[Collected data]
++++++

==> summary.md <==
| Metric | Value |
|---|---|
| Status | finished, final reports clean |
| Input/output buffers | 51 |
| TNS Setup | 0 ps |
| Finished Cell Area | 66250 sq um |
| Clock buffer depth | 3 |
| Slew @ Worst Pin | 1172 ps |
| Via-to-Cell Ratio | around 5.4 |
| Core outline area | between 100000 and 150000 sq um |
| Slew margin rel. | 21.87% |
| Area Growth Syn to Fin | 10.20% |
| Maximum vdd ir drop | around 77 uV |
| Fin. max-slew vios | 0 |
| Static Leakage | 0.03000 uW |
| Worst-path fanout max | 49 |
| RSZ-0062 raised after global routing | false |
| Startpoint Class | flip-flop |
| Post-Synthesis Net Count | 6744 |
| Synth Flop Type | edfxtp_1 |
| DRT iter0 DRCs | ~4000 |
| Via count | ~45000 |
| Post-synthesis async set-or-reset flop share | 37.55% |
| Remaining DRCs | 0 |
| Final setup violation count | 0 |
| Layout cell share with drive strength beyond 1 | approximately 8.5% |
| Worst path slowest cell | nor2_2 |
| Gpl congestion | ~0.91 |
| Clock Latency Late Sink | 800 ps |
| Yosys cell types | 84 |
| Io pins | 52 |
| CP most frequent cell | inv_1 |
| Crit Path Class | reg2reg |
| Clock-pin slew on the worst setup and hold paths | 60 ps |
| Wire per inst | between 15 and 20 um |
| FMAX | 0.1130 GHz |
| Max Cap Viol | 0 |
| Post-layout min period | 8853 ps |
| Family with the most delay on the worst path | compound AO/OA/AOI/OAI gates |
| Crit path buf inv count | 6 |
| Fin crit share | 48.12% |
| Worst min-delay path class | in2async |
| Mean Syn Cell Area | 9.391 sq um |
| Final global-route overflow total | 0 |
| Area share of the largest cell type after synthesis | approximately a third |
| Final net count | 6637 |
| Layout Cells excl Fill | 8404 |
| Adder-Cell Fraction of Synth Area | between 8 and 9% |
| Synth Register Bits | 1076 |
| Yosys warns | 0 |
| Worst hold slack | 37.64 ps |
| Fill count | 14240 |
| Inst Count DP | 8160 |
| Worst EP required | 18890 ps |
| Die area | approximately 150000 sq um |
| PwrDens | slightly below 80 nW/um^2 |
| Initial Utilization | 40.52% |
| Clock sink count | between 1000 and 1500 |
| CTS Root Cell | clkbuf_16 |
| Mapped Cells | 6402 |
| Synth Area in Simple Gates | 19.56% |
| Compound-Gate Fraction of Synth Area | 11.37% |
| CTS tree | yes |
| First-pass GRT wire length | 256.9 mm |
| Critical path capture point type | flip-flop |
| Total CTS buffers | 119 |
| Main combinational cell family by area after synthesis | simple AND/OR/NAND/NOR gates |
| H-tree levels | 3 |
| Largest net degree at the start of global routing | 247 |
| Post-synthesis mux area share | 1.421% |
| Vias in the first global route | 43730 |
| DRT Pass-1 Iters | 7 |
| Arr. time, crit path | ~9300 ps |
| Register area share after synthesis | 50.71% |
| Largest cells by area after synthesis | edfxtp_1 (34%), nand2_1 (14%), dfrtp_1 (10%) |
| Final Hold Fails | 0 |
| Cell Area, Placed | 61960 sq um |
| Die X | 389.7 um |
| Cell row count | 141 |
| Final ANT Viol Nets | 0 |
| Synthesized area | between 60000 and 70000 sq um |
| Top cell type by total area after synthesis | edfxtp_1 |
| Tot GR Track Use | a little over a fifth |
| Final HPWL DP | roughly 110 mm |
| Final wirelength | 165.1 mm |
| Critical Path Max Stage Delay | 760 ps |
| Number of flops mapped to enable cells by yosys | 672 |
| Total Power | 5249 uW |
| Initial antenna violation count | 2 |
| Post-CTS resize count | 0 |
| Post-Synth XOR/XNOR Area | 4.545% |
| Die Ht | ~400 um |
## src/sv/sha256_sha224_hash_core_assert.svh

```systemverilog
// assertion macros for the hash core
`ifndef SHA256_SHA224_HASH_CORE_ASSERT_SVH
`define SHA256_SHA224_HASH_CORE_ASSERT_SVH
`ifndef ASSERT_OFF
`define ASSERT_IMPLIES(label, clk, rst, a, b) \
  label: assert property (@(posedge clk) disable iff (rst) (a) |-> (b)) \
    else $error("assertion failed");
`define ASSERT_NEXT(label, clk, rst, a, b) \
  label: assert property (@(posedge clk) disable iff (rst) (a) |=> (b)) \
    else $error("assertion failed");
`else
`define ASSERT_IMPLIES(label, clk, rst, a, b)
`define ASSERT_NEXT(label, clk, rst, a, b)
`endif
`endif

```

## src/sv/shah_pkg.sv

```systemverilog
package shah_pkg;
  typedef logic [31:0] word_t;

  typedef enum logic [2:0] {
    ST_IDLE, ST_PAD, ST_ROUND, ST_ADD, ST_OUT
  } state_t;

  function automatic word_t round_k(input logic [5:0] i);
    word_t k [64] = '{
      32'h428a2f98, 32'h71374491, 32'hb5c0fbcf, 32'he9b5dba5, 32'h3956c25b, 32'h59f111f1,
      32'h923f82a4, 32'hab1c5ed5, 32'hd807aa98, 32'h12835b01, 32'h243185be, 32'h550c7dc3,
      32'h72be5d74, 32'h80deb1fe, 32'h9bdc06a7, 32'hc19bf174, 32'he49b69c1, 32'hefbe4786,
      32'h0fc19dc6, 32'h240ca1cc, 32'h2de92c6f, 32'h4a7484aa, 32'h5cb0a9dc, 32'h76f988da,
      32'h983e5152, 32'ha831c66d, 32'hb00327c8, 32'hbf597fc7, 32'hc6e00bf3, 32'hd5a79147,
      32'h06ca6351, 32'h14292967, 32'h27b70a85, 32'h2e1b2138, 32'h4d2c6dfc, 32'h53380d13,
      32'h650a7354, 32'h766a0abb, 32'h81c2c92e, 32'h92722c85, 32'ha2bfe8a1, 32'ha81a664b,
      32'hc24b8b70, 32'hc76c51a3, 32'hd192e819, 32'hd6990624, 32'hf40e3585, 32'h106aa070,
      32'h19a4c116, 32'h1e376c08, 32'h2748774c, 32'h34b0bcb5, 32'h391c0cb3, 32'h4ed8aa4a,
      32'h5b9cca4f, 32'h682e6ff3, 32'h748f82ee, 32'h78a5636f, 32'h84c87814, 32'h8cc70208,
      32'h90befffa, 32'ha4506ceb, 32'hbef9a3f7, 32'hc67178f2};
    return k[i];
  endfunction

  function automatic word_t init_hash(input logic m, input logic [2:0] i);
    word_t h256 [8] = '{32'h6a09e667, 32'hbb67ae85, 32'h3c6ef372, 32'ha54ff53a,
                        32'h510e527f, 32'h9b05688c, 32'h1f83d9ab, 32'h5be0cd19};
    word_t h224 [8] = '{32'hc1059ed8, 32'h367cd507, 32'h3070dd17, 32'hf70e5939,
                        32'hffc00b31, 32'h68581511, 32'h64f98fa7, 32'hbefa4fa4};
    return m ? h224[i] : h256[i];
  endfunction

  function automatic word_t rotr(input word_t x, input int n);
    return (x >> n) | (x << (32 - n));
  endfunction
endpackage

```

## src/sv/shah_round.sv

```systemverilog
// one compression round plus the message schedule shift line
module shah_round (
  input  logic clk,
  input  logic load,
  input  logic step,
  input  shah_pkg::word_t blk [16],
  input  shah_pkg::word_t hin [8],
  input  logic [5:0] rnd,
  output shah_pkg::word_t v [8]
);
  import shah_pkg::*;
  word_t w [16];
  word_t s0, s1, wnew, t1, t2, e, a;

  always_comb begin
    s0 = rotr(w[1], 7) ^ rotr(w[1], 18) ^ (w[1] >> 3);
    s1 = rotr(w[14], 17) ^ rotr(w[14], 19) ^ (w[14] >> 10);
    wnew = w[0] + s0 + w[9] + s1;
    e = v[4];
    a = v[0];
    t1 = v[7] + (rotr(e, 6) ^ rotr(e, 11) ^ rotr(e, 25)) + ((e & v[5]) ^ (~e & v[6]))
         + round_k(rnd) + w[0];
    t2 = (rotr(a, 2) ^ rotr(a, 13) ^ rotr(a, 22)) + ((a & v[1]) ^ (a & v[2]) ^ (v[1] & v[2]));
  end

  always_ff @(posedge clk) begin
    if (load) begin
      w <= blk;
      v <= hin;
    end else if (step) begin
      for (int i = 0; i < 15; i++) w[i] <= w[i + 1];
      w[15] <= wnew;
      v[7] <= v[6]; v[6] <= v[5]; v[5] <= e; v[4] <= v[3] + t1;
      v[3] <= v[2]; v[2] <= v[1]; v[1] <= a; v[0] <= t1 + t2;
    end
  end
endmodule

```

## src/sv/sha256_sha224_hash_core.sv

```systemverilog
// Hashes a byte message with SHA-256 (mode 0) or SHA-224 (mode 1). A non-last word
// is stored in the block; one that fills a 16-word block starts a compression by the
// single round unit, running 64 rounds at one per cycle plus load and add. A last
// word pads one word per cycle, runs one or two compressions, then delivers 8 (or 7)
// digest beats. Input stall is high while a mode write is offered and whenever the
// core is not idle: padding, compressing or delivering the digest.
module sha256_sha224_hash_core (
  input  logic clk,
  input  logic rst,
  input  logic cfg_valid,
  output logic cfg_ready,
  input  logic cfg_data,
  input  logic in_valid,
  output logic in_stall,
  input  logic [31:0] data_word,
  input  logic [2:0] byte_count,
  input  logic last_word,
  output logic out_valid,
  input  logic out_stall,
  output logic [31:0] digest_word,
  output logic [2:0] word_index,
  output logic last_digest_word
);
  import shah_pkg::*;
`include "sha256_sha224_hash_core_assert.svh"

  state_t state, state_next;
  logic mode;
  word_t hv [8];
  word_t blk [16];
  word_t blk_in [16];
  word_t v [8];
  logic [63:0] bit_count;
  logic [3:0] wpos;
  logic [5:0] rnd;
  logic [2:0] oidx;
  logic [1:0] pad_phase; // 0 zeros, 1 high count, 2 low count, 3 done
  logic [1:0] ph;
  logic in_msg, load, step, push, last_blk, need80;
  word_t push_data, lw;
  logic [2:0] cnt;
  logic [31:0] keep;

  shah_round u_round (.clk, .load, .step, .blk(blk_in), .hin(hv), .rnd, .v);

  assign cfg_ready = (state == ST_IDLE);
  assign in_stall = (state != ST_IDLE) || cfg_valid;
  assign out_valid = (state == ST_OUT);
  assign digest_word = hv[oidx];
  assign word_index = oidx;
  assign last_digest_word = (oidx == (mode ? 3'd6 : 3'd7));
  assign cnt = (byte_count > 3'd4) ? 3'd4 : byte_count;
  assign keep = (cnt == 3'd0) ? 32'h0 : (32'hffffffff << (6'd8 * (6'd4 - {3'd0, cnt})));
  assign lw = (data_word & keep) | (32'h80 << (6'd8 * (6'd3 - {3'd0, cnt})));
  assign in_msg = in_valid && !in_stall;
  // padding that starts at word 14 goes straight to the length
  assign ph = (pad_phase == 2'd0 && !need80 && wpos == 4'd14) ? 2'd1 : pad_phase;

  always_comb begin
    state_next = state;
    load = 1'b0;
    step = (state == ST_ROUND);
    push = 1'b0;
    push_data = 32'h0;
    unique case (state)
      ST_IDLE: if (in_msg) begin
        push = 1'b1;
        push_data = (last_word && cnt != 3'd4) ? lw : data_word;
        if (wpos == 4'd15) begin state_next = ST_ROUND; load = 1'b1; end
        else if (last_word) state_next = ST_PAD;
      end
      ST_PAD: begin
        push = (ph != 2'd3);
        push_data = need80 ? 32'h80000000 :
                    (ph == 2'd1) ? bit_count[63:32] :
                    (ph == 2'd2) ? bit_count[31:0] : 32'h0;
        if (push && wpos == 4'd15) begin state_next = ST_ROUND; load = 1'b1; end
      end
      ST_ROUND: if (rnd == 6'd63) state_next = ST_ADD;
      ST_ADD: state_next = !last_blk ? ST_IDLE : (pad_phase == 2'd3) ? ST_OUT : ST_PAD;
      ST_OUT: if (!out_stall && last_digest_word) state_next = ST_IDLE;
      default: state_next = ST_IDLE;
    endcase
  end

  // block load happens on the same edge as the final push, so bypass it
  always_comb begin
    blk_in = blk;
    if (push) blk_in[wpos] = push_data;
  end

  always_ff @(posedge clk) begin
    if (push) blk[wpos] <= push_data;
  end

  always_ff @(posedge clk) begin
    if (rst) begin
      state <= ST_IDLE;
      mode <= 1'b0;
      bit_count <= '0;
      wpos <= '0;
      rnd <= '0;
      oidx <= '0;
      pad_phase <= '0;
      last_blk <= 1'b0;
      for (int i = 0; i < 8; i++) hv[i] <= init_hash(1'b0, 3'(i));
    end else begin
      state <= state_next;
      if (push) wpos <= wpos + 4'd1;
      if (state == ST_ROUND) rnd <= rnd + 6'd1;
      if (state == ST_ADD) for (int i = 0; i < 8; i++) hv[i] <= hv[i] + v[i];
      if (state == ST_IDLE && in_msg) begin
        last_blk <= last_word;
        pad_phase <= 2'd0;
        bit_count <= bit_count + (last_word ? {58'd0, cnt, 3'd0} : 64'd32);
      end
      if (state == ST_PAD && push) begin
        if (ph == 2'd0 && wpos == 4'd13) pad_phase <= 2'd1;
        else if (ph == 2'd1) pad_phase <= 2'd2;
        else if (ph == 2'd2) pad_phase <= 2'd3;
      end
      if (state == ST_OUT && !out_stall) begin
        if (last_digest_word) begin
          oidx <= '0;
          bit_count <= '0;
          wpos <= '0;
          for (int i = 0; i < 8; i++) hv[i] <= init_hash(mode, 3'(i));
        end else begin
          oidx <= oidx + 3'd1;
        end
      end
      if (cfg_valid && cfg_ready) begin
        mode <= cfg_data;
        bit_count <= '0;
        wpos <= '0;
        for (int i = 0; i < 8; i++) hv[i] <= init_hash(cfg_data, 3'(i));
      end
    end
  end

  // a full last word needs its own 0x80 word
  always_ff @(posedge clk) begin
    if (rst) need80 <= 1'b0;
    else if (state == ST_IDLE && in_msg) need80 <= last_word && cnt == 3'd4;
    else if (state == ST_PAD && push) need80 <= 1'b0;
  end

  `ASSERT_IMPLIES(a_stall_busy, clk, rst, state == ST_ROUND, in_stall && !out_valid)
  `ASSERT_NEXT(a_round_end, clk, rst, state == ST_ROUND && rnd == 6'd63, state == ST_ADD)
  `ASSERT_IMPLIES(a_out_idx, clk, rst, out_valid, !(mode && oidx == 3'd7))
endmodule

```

++++++

**Task to carry out**
In the entries above, restate word for word the lines between the one holding "Gates | 19.56% |" and the one holding "count | 141 |", inclusive, and nothing besides.

**Solution**
| Synth Area in Simple Gates | 19.56% |
| Compound-Gate Fraction of Synth Area | 11.37% |
| CTS tree | yes |
| First-pass GRT wire length | 256.9 mm |
| Critical path capture point type | flip-flop |
| Total CTS buffers | 119 |
| Main combinational cell family by area after synthesis | simple AND/OR/NAND/NOR gates |
| H-tree levels | 3 |
| Largest net degree at the start of global routing | 247 |
| Post-synthesis mux area share | 1.421% |
| Vias in the first global route | 43730 |
| DRT Pass-1 Iters | 7 |
| Arr. time, crit path | ~9300 ps |
| Register area share after synthesis | 50.71% |
| Largest cells by area after synthesis | edfxtp_1 (34%), nand2_1 (14%), dfrtp_1 (10%) |
| Final Hold Fails | 0 |
| Cell Area, Placed | 61960 sq um |
| Die X | 389.7 um |
| Cell row count | 141 |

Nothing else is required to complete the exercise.